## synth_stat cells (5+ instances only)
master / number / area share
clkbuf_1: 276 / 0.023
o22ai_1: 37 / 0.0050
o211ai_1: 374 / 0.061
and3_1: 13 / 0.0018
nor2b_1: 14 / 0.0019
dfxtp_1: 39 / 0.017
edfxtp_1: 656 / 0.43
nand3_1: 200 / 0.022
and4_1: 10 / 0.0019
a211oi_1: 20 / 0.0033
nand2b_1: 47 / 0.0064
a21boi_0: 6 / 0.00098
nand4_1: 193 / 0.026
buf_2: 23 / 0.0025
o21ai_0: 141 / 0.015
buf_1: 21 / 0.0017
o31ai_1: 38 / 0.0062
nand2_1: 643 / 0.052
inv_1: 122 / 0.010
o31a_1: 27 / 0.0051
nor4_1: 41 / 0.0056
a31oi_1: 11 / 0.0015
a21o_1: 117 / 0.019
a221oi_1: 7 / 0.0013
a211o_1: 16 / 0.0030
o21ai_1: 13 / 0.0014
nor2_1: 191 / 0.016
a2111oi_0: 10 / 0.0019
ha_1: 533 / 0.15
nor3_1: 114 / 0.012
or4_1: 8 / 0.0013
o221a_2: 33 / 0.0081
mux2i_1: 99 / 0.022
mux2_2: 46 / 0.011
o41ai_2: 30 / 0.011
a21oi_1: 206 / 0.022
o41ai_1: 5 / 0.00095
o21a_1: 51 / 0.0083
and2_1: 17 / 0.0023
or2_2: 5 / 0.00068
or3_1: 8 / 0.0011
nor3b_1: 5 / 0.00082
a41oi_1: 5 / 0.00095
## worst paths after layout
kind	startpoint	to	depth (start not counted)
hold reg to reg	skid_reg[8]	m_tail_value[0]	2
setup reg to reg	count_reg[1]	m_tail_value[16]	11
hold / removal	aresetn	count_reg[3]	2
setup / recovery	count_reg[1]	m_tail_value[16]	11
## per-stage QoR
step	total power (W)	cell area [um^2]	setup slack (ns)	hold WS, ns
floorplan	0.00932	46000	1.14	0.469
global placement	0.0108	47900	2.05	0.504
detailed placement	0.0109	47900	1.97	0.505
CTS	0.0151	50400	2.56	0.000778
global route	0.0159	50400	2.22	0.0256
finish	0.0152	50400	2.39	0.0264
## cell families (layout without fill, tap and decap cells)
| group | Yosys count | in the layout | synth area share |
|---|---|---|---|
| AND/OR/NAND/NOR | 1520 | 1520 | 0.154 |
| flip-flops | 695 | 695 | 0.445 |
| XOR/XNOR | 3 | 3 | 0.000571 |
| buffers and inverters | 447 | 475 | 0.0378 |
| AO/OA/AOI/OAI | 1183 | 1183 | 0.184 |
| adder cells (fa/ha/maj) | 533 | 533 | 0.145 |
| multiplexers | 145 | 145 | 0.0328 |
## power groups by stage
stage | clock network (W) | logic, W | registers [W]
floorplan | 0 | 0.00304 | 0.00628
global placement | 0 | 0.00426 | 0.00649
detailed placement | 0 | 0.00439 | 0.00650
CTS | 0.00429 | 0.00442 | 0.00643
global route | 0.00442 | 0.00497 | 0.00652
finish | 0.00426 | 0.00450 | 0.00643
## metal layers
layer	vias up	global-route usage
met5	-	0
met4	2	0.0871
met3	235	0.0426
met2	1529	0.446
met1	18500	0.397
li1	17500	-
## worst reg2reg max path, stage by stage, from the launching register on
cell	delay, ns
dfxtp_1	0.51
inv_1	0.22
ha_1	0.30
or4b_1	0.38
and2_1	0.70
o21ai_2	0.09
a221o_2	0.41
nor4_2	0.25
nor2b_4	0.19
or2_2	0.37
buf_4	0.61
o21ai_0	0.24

---

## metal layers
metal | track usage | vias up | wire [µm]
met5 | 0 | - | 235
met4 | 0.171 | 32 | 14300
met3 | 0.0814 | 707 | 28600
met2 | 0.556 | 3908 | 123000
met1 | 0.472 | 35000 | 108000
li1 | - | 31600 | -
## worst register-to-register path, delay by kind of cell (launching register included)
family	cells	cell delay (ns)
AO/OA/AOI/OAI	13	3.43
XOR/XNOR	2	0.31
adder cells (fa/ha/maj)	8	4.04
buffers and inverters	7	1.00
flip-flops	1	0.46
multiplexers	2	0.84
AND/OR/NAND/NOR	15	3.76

* * *

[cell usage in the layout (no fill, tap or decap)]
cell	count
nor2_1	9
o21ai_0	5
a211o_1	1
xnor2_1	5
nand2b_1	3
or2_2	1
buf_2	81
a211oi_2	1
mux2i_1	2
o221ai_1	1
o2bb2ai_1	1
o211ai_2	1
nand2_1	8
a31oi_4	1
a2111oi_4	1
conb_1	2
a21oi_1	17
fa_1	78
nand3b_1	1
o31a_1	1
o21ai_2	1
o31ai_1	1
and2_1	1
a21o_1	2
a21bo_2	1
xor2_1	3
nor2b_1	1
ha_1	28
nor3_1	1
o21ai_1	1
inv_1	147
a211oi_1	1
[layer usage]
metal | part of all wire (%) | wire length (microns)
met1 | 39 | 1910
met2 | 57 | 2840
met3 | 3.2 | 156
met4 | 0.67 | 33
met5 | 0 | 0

Task directions: In the records above, find every line with the word "setup" and copy it.

Exercise output:
setup reg to reg	count_reg[1]	m_tail_value[16]	11
setup / recovery	count_reg[1]	m_tail_value[16]	11
step	total power (W)	cell area [um^2]	setup slack (ns)	hold WS, ns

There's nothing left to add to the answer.